Problem requirements -> Only the lines from the beginning of the data below through the line containing "export BUFFER_PORTS_ARGS = -buffer_cell" belong in the response, each copied exactly.

[Dataset records]
-=-=-

--- config.mk ---
export PLATFORM = sky130hd
export DESIGN_NAME = drive_ctrl
export DESIGN_NICKNAME = d
export VERILOG_FILES = /design/src/rtl/drive_ctrl.sv
export SDC_FILE = /design/constraint.sdc
export NUM_CORES = 1
export LEC_CHECK = 0
export BUFFER_PORTS_ARGS = -buffer_cell sky130_fd_sc_hd__buf_2
export CAP_MARGIN = 20
export CELL_PAD_IN_SITES_DETAIL_PLACEMENT = 0
export CELL_PAD_IN_SITES_GLOBAL_PLACEMENT = 1
export CORE_ASPECT_RATIO = 1.5
export CORE_MARGIN = 2
export CORE_UTILIZATION = 44
export CTS_BUF_LIST = sky130_fd_sc_hd__clkbuf_16
export DETAILED_ROUTE_END_ITERATION = 6
export GPL_TIMING_DRIVEN = 1
export HOLD_SLACK_MARGIN = 0.06
export PLACE_DENSITY = 0.86
export SYNTH_ARGS = -nofsm -noshare
export SYNTH_HDL_FRONTEND = slang
export SYNTH_SLANG_ARGS = --single-unit
--- constraint.sdc ---
create_clock -name clk -period 3.3 [get_ports clk]
set_input_delay 0.495 -clock clk [delete_from_list [all_inputs] [get_ports clk]]
set_output_delay 0.495 -clock clk [all_outputs]
set_load 0.01 [all_outputs]
--- src/rtl/drive_ctrl.sv ---
// Cart drive controller: IR command decode to motor/servo set-points with slew-limited speed ramp and obstacle back-off/turn.
// Latency: command takes effect and is acked one cycle after the consuming edge; motor_dc then moves at most RAMP_STEP per tick.
// Backpressure: one command consumed per two cycles (ack blocks re-consume); the decoder must drop ir_ready on ack.
//
// Ports: clk/rst (async active-low); ir_ready/command/ack = IR decoder handshake;
//        can_move_fwd = obstacle sensor (0 = blocked); ctl_valid/running/direction/motor_dc/
//        servo_dc/avoid_active/fsm_state = set-points and status for the PWM stage.
module drive_ctrl #(
    parameter int CLK_HZ       = 25000000,
    parameter int TICK_HZ      = 256,
    parameter int DC_W         = 8,
    parameter int SERVO_MIN    = 0,
    parameter int SERVO_MAX    = 255,
    parameter int SERVO_CENTER = 155,
    parameter int SERVO_STEP   = 32,
    parameter int SERVO_AVOID  = 50,
    parameter int MOTOR_MAX    = 255,
    parameter int MOTOR_STEP   = 32,
    parameter int RAMP_STEP    = 4,
    parameter int AVOID_DC     = 128,
    parameter int BACK_TICKS   = 250,
    parameter int TURN_TICKS   = 128
) (
    input  logic            clk,
    input  logic            rst,
    input  logic            ir_ready,
    input  logic [31:0]     command,
    input  logic            can_move_fwd,
    output logic            ack,
    output logic            ctl_valid,
    output logic            running,
    output logic            direction,
    output logic [DC_W-1:0] motor_dc,
    output logic [DC_W-1:0] servo_dc,
    output logic            avoid_active,
    output logic [1:0]      fsm_state
);

    localparam int TICK_DIV = CLK_HZ / TICK_HZ;
    localparam int TW       = (TICK_DIV > 1) ? $clog2(TICK_DIV) : 1;
    localparam int AV_MAX   = (BACK_TICKS > TURN_TICKS) ? BACK_TICKS : TURN_TICKS;
    localparam int AW       = $clog2(AV_MAX + 1);

    typedef logic [DC_W:0] wide_t;
    localparam wide_t W_SMIN  = wide_t'(SERVO_MIN);
    localparam wide_t W_SMAX  = wide_t'(SERVO_MAX);
    localparam wide_t W_SSTEP = wide_t'(SERVO_STEP);
    localparam wide_t W_MMAX  = wide_t'(MOTOR_MAX);
    localparam wide_t W_MSTEP = wide_t'(MOTOR_STEP);
    localparam wide_t W_RAMP  = wide_t'(RAMP_STEP);

    localparam logic [DC_W-1:0] SMIN    = DC_W'(SERVO_MIN);
    localparam logic [DC_W-1:0] SMAX    = DC_W'(SERVO_MAX);
    localparam logic [DC_W-1:0] SCENTER = DC_W'(SERVO_CENTER);
    localparam logic [DC_W-1:0] SSTEP   = DC_W'(SERVO_STEP);
    localparam logic [DC_W-1:0] SAVOID  = DC_W'(SERVO_AVOID);
    localparam logic [DC_W-1:0] MMAX    = DC_W'(MOTOR_MAX);
    localparam logic [DC_W-1:0] MSTEP   = DC_W'(MOTOR_STEP);
    localparam logic [DC_W-1:0] RSTEP   = DC_W'(RAMP_STEP);
    localparam logic [DC_W-1:0] ADC     = DC_W'(AVOID_DC);

    localparam logic [31:0] CODE_SRC    = 32'hFE010707;
    localparam logic [31:0] CODE_OFF    = 32'hFB040707;
    localparam logic [31:0] CODE_FWD    = 32'hED120707;
    localparam logic [31:0] CODE_REV    = 32'hEF100707;
    localparam logic [31:0] CODE_LEFT   = 32'h9A650707;
    localparam logic [31:0] CODE_RIGHT  = 32'h9D620707;
    localparam logic [31:0] CODE_UP     = 32'h9F600707;
    localparam logic [31:0] CODE_DOWN   = 32'h9E610707;
    localparam logic [31:0] CODE_STOP   = 32'h86790707;
    localparam logic [31:0] CODE_CENTER = 32'h97680707;

    typedef enum logic [1:0] {S_OFF = 2'd0, S_RUN = 2'd1, S_BACK = 2'd2, S_TURN = 2'd3} state_t;

    state_t          state;
    logic [TW-1:0]   tick_cnt;
    logic [AW-1:0]   avoid_cnt;
    logic [DC_W-1:0] target;
    logic            pending_dir;

    logic            consume, tick;
    wide_t           s_sum, t_sum, m_sum;
    logic [DC_W-1:0] servo_inc, servo_dec, tgt_inc, tgt_dec, ramp_motor;
    logic            ramp_dir;

    assign consume      = ir_ready & ~ack;
    assign tick         = (tick_cnt == TW'(TICK_DIV - 1));
    assign running      = (state != S_OFF);
    assign avoid_active = (state == S_BACK) || (state == S_TURN);
    assign fsm_state    = state;

    // Saturating set-point arithmetic and the per-tick ramp step, one bit wider than DC_W.
    always_comb begin
        s_sum     = {1'b0, servo_dc} + W_SSTEP;
        servo_inc = (s_sum > W_SMAX) ? SMAX : s_sum[DC_W-1:0];
        servo_dec = ({1'b0, servo_dc} < (W_SMIN + W_SSTEP)) ? SMIN : (servo_dc - SSTEP);
        t_sum     = {1'b0, target} + W_MSTEP;
        tgt_inc   = (t_sum > W_MMAX) ? MMAX : t_sum[DC_W-1:0];
        tgt_dec   = (target < MSTEP) ? '0 : (target - MSTEP);
        m_sum      = {1'b0, motor_dc} + W_RAMP;
        ramp_motor = motor_dc;
        ramp_dir   = direction;
        if (pending_dir != direction) begin
            // Reversal: spin down first, swap direction only on a tick that finds the motor stopped.
            if (motor_dc == '0)
                ramp_dir = pending_dir;
            else
                ramp_motor = (motor_dc < RSTEP) ? '0 : (motor_dc - RSTEP);
        end else if (motor_dc < target) begin
            ramp_motor = (m_sum > {1'b0, target}) ? target : m_sum[DC_W-1:0];
        end else if (motor_dc > target) begin
            ramp_motor = (({1'b0, motor_dc} - {1'b0, target}) > W_RAMP) ? (motor_dc - RSTEP) : target;
        end
    end

    always_ff @(posedge clk or negedge rst) begin
        if (!rst) begin
            state       <= S_OFF;
            ack         <= 1'b0;
            ctl_valid   <= 1'b0;
            direction   <= 1'b1;
            pending_dir <= 1'b1;
            motor_dc    <= '0;
            servo_dc    <= SCENTER;
            target      <= '0;
            tick_cnt    <= '0;
            avoid_cnt   <= '0;
        end else begin
            ack       <= consume;
            ctl_valid <= 1'b1;
            tick_cnt  <= tick ? '0 : (tick_cnt + TW'(1));

            if (consume && command == CODE_OFF) begin
                // Power-off wins over everything, including an in-progress avoid sequence.
                state       <= S_OFF;
                motor_dc    <= '0;
                target      <= '0;
                servo_dc    <= SCENTER;
                direction   <= 1'b1;
                pending_dir <= 1'b1;
                avoid_cnt   <= '0;
            end else begin
                unique case (state)
                    S_OFF: begin
                        if (consume && command == CODE_SRC)
                            state <= S_RUN;
                    end
                    S_RUN: begin
                        if (direction && !can_move_fwd) begin
                            state       <= S_BACK;
                            motor_dc    <= '0;
                            direction   <= 1'b0;
                            pending_dir <= 1'b0;
                            target      <= ADC;
                            servo_dc    <= SAVOID;
                            avoid_cnt   <= '0;
                        end else begin
                            if (consume) begin
                                case (command)
                                    CODE_FWD:    pending_dir <= 1'b1;
                                    CODE_REV:    pending_dir <= 1'b0;
                                    CODE_LEFT:   servo_dc    <= servo_inc;
                                    CODE_RIGHT:  servo_dc    <= servo_dec;
                                    CODE_UP:     if (!(direction && !can_move_fwd)) target <= tgt_inc;
                                    CODE_DOWN:   target      <= tgt_dec;
                                    CODE_STOP:   target      <= '0;
                                    CODE_CENTER: servo_dc    <= SCENTER;
                                    default:     ;
                                endcase
                            end
                            if (tick) begin
                                motor_dc  <= ramp_motor;
                                direction <= ramp_dir;
                            end
                        end
                    end
                    S_BACK: begin
                        if (tick) begin
                            if (avoid_cnt == AW'(BACK_TICKS - 1)) begin
                                state       <= S_TURN;
                                motor_dc    <= '0;
                                direction   <= 1'b1;
                                pending_dir <= 1'b1;
                                target      <= ADC;
                                avoid_cnt   <= '0;
                            end else begin
                                avoid_cnt <= avoid_cnt + AW'(1);
                                motor_dc  <= ramp_motor;
                                direction <= ramp_dir;
                            end
                        end
                    end
                    S_TURN: begin
                        if (!can_move_fwd) begin
                            state       <= S_BACK;
                            motor_dc    <= '0;
                            direction   <= 1'b0;
                            pending_dir <= 1'b0;
                            target      <= ADC;
                            servo_dc    <= SAVOID;
                            avoid_cnt   <= '0;
                        end else if (tick) begin
                            if (avoid_cnt == AW'(TURN_TICKS - 1)) begin
                                state       <= S_RUN;
                                motor_dc    <= '0;
                                target      <= '0;
                                servo_dc    <= SCENTER;
                                direction   <= 1'b1;
                                pending_dir <= 1'b1;
                                avoid_cnt   <= '0;
                            end else begin
                                avoid_cnt <= avoid_cnt + AW'(1);
                                motor_dc  <= ramp_motor;
                                direction <= ramp_dir;
                            end
                        end
                    end
                endcase
            end
        end
    end

endmodule
==> results of run 1 <==
==> worst register-to-register path: cells and delay by family, from the launching register on <==
| kind | cells | cell delay (ns) |
|---|---|---|
| flip-flops | 1 | 0.51 |
| adder cells (fa/ha/maj) | 1 | 0.41 |
| buffers and inverters | 2 | 0.42 |
| AND/OR/NAND/NOR | 3 | 0.37 |
| AO/OA/AOI/OAI | 5 | 1.19 |
==> routing by layer <==
metal | global-route usage, % | part of all wire, % | vias up
met5 | 0 | 0 | -
met1 | 26.52 | 42 | 2100
met4 | 9.099 | 2.9 | 0
met3 | 2.318 | 2.4 | 23
li1 | - | - | 2150
met2 | 40.86 | 53 | 80
==> power groups by stage <==
stage | clock network (mW) | registers [mW] | logic, mW
4_1_cts | 0.534 | 0.602 | 0.0623
5_1_grt | 0.558 | 0.602 | 0.0683
6_report | 0.519 | 0.602 | 0.0612
3_3_place_gp | 0 | 0.614 | 0.0601
2_1_floorplan | 0 | 0.615 | 0.0187
3_5_place_dp | 0 | 0.614 | 0.0619
==> synthesized netlist by cell type, types with 8 or more instances <==
cell	instances
nand3_1	32
o211ai_1	8
dfrtp_1	44
and3_1	13
nor2_1	46
xor2_1	14
o31ai_1	9
clkbuf_1	16
xnor2_1	13
nand4_1	8
nor3_1	20
ha_1	27
a21oi_1	30
nor2b_1	18
inv_1	21
o21ai_0	37
nand2_1	45
==> repair_timing <==
action                                  CTS  global route
endpoints found under the setup margin    0             5
endpoints found under the hold margin     0             0
resized for setup                         0             2
==> final cells by class <==
type / instances / area share [%]
clock buffer: 5 / 2.451
inverter: 21 / 1.544
timing repair buffer: 70 / 7.451
sequential: 49 / 24.14
multi-input combinational: 459 / 61.13
tap: 117 / 2.868
clock inverter: 3 / 0.4167
==> registers in the layout (all words and copies together) (netlist names) <==
signal and count:
ack 1, motor_dc 8, ctl_valid 1, servo_dc 6
tick_cnt 17, pending_dir 1, avoid_cnt 8, target 4
direction 1, fsm_state 2
==> cells by family after synthesis <==
kind of cell	Yosys count	synth area share, %
xor gates and xnor gates	27	5.244
buffers and inverters	41	3.607
other	1	0.08316
and+or+nand+nor	251	31.88
muxes	10	2.414
DFF	49	27.33
adders and majority gates	28	7.936
AOI/OAI and AO/OA	142	21.50
==> worst max path at each step <==
stage	to	slack, ns	cells after the start
floorplan	motor_dc[5]$_DFFE_PN0P_	0.48	12
global placement	motor_dc[5]$_DFFE_PN0P_	0.27	11
detailed placement	motor_dc[5]$_DFFE_PN0P_	0.18	11
CTS	motor_dc[5]$_DFFE_PN0P_	0.15	11
global route	motor_dc[2]$_DFFE_PN0P_	0.05	11
finish	motor_dc[1]$_DFFE_PN0P_	0.28	11
==> impl_metrics.csv, run 1 <==
group,metric,value,unit
outcome,status,"completed",
logic_synthesis,synth_ff_type,"dfrtp_1",
worst_setup_path,cp-start-kind,"flip-flop",
grt,grt_pass1_vias,4285,
worst_setup_path,path_max_fanout,10,
power_and_ir_drop,p_total,1.183,mW
worst_setup_path,path_class,"flip-flop to flip-flop",
drt,wl_per_cell,16.86,um
worst_setup_path,rr_worst_depth,11,
logic_synthesis,synth_seq_area_share,27.33,%
sta,hold_slack,0.2047,ns
cells_and_area,diodes,0,
sta,slew_headroom,47.91,%
logic_synthesis,async_reset_ff_share,100.0,%
placed_design,dp.cells,716,
power_and_ir_drop,power_switching,271.6,uW
worst_setup_path,startpoint,"motor_dc[2]$_DFFE_PN0P_",
cells_and_area,fin_area,5105,um2
placed_design,portBuffers,58,
cells_and_area,syn_to_final_growth,13.21,%
power_and_ir_drop,power_frac_seq,50.9,%
floorplanning,rows,45,
clocking,cts_root_buffer,"clkbuf_16",
run,drv_cap,0,
clocking,clkSlewWorstSetupHoldPaths,0.07,ns
clocking,tritoncts,"done",
placed_design,dp_slack,0.1831,ns
power_and_ir_drop,p_int,911.4,uW
worst_setup_path,critPathArrivalTime,3.20,ns
cells_and_area,mostFrequentLayoutCells,"58 x buf_2, 46 x nor2_1, 45 x nand2_1",
cells_and_area,final_common_cell,"buf_2",
sta,fmax,330.8,MHz
logic_synthesis,syn_nets,613,
floorplanning,dieArea,11090,um2
clocking,h-tree-depth,2,
logic_synthesis,synthDominantAreaCellType,"dfrtp_1",
floorplanning,start_util,44.74,%
logic_synthesis,syn-cell-area,4509,um2
worst_setup_path,path_cells,"inv_1, ha_1, and2b_1, a21oi_2, nor2_1, o311ai_2, o2111ai_2, buf_4, o221a_2, o221ai_1, nand2_1",
sta,period_minus_slack,3.023,ns
sta,setup_ws,0.2768,ns
grt,gr-total-overflow,0,
clocking,clk_latency,0.29,ns
logic_synthesis,ys_seq_elements,49,
placed_design,place_area,4952,um2
drt,drtAntennaViolNets,0,
cells_and_area,drive_above_1_share,20.26,%
floorplanning,die_w,86.66,um
cells_and_area,fin_nets,670,
logic_synthesis,synth.distinct_cells,84,
grt,antenna_found_initial,0,
cells_and_area,seq_area,1232,um2
power_and_ir_drop,p_leak,2.251,nW
worst_setup_path,cp_top_family,"compound AO/OA/AOI/OAI gates",
cells_and_area,multi_input_area,3120,um2
logic_synthesis,synth_top_area_share,24.42,%
cells_and_area,nFillCells,968,
grt,grt_pass1_wl,20.37,mm
placed_design,place_hpwl,9.700,mm
sta,rsz0062_at_grt,"false",
logic_synthesis,yosys_warnings,0,
power_and_ir_drop,power_frac_clock,43.9,%
floorplanning,core_area,10080,um2
cells_and_area,fin_cells,724,
clocking,hold_buffers,0,
drt,dr.pass1.iters,4,
power_and_ir_drop,power.density,231.7,nW/um2
grt,grt_start_max_net_pins,27,
worst_setup_path,reg2reg_to,"motor_dc[1]$_DFFE_PN0P_",
worst_setup_path,cpPeakStageDelay,0.51,ns
worst_setup_path,required,3.48,ns
floorplanning,fp.dieH,128.0,um
sta,finalClockSkew,0.005887,ns
worst_setup_path,reg2reg_from,"motor_dc[2]$_DFFE_PN0P_",
sta,setup_viol,0,
worst_setup_path,worstSetupEndpointType,"flip-flop",
logic_synthesis,synthCells,549,
clocking,cts_buffers,5,
grt,track_usage,22.48,%
cells_and_area,final_util,50.65,%
logic_synthesis,synth.area.top_cells,"dfrtp_1 24%, ha_1 7.5%, o21ai_0 4.1%, nor2_1 3.8%, nand2_1 3.7%",
drt,drc,0,
drt,drtIter0Drc,232,
clocking,cts_buffer_depth,2,
worst_setup_path,rrSetupSlack,0.28,ns
sta,fin_crit_sh,91.61,%
sta,drv_slew,0,
clocking,cts.sinks,49,
min_path,hold_path_class,"input pin to async pin",
logic_synthesis,synth_edf_count,0,
drt,vias,4353,
clocking,post_cts_buffers,0,
placed_design,gp_congestion,0.9240,
power_and_ir_drop,peakVddDrop,0.0003198,V
worst_setup_path,path_buf_inv,2,
power_and_ir_drop,sw_frac_of_total,22.96,%
worst_setup_path,worst_path_max_delay_cell,"dfrtp_1",
floorplanning,io_pins,59,
sta,tns,0,ns
sta,finalHoldViolations,0,
sta,worst_slew_pin_slew,0.7742,ns
power_and_ir_drop,pwr-share-comb,5.2,%
drt,vias_per_cell,6.012,
drt,drt-total-wl,12.21,mm
logic_synthesis,syn_avg_cell_area,8.214,um2
No activity file was read; power rests on OpenSTA's default activity.
==> inputs of run 2 (changes only) <==
--- a/config.mk
+++ b/config.mk
@@ -11,12 +11,13 @@
 export CELL_PAD_IN_SITES_GLOBAL_PLACEMENT = 1
 export CORE_ASPECT_RATIO = 1.5
 export CORE_MARGIN = 2
-export CORE_UTILIZATION = 44
+export CORE_UTILIZATION = 40
 export CTS_BUF_LIST = sky130_fd_sc_hd__clkbuf_16
 export DETAILED_ROUTE_END_ITERATION = 6
 export GPL_TIMING_DRIVEN = 1
 export HOLD_SLACK_MARGIN = 0.06
-export PLACE_DENSITY = 0.86
+export PLACE_DENSITY = 0.8
+export REMOVE_ABC_BUFFERS = 1
 export SYNTH_ARGS = -nofsm -noshare
 export SYNTH_HDL_FRONTEND = slang
 export SYNTH_SLANG_ARGS = --single-unit
==> run 2 against run 1 <==
Effect of this change:
- via count grew 0.14%
- global-route usage is 1.9 points lower
- first-iteration DRC count down 3.9%
- clock skew is 0.0016 ns lower
- highest routed layer unchanged
==> impl_metrics.csv, run 2 (synthesis gave the netlist of run 1 again) <==
group,metric,value,unit
worst_setup_path,worstSetupEndpointType,"flip-flop",
grt,gr-total-overflow,0,
placed_design,place_area,4997,um2
outcome,status,"completed",
min_path,hold_path_class,"input pin to async pin",
placed_design,gp_congestion,0.8795,
placed_design,place_hpwl,9.692,mm
sta,fmax,329.8,MHz
worst_setup_path,path_class,"flip-flop to flip-flop",
clocking,cts_buffers,5,
sta,finalHoldViolations,0,
floorplanning,start_util,41.01,%
floorplanning,dieArea,12160,um2
cells_and_area,diodes,0,
worst_setup_path,cp_top_family,"compound AO/OA/AOI/OAI gates",
drt,drtAntennaViolNets,0,
floorplanning,core_area,11000,um2
clocking,tritoncts,"done",
grt,antenna_found_initial,0,
sta,period_minus_slack,3.032,ns
worst_setup_path,path_max_fanout,7,
placed_design,portBuffers,58,
drt,vias_per_cell,5.766,
floorplanning,fp.dieH,134.0,um
power_and_ir_drop,p_leak,2.268,nW
drt,drt-total-wl,12.34,mm
cells_and_area,drive_above_1_share,20.36,%
cells_and_area,largest_register,"tick_cnt",
drt,vias,4359,
drt,wl_per_cell,16.32,um
cells_and_area,fin_nets,672,
cells_and_area,final_common_cell,"buf_2",
cells_and_area,nFillCells,1114,
sta,finalClockSkew,0.004283,ns
grt,track_usage,20.58,%
run,drv_cap,0,
clocking,clkSlewWorstSetupHoldPaths,0.07,ns
grt,grt_pass1_vias,4378,
drt,drc,0,
cells_and_area,fin_area,5175,um2
floorplanning,die_w,90.69,um
floorplanning,rows,47,
worst_setup_path,path_cells,"ha_1, nand3_1, xnor2_1, ha_1, a211oi_1, o21ai_0, o221ai_2, and2_0, o21ai_0, a221oi_1, a21o_1",
floorplanning,io_pins,59,
power_and_ir_drop,power.density,239.7,nW/um2
worst_setup_path,path_buf_inv,0,
worst_setup_path,cpPeakStageDelay,0.39,ns
worst_setup_path,critPathArrivalTime,3.26,ns
worst_setup_path,cp-start-kind,"flip-flop",
cells_and_area,reg.largest.list,"tick_cnt x17, avoid_cnt x8, motor_dc x8",
worst_setup_path,required,3.53,ns
sta,slew_headroom,40.81,%
grt,grt_pass1_wl,20.80,mm
cells_and_area,syn_to_final_growth,14.76,%
sta,fin_crit_sh,91.87,%
clocking,h-tree-depth,2,
clocking,cts_buffer_depth,2,
cells_and_area,mostFrequentLayoutCells,"58 x buf_2, 46 x nor2_1, 45 x nand2_1",
cells_and_area,largest_reg_flops,17,
sta,rsz0062_at_grt,"false",
drt,dr.pass1.iters,5,
grt,grt_start_max_net_pins,39,
power_and_ir_drop,peakVddDrop,0.0002877,V
drt,drtIter0Drc,223,
sta,tns,0,ns
worst_setup_path,worst_path_max_delay_cell,"dfrtp_1",
sta,setup_viol,0,
sta,drv_slew,0,
sta,worst_slew_pin_slew,0.8878,ns
clocking,cts_root_buffer,"clkbuf_16",
clocking,cts.sinks,49,
clocking,clk_latency,0.29,ns
## run 2: changes by cell type in the layout (fill, tap and decap cells not counted), sizes merged
cell / delta
bufinv: +1
buf: +2
clkinvlp: -1
## run 2: path summary, 6_finish.rpt
kind                            slack, ns  cells past startpoint                     from                 endpoint
worst max register to register       0.27                     11  motor_dc[2]$_DFFE_PN0P_  motor_dc[2]$_DFFE_PN0P_
min in group clk                     0.46                      1    tick_cnt[0]$_DFF_PN0_    tick_cnt[0]$_DFF_PN0_
max in group asynchronous            2.25                      2                      rst  servo_dc[7]$_DFFE_PN1P_
worst min-delay path                 0.33                      1                      rst    tick_cnt[4]$_DFF_PN0_
worst max-delay path                 0.27                     11  motor_dc[2]$_DFFE_PN0P_  motor_dc[2]$_DFFE_PN0P_
worst min register to register       0.46                      1    tick_cnt[0]$_DFF_PN0_    tick_cnt[0]$_DFF_PN0_
## run 2: repair_timing
action	4_1_cts	5_1_grt
endpoints found under the setup margin	0	6
hold buffers	0	0
setup buffers	0	1
endpoints found under the hold margin	0	0
resized for setup	0	2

-=-=-

Response ->
--- config.mk ---
export PLATFORM = sky130hd
export DESIGN_NAME = drive_ctrl
export DESIGN_NICKNAME = d
export VERILOG_FILES = /design/src/rtl/drive_ctrl.sv
export SDC_FILE = /design/constraint.sdc
export NUM_CORES = 1
export LEC_CHECK = 0
export BUFFER_PORTS_ARGS = -buffer_cell sky130_fd_sc_hd__buf_2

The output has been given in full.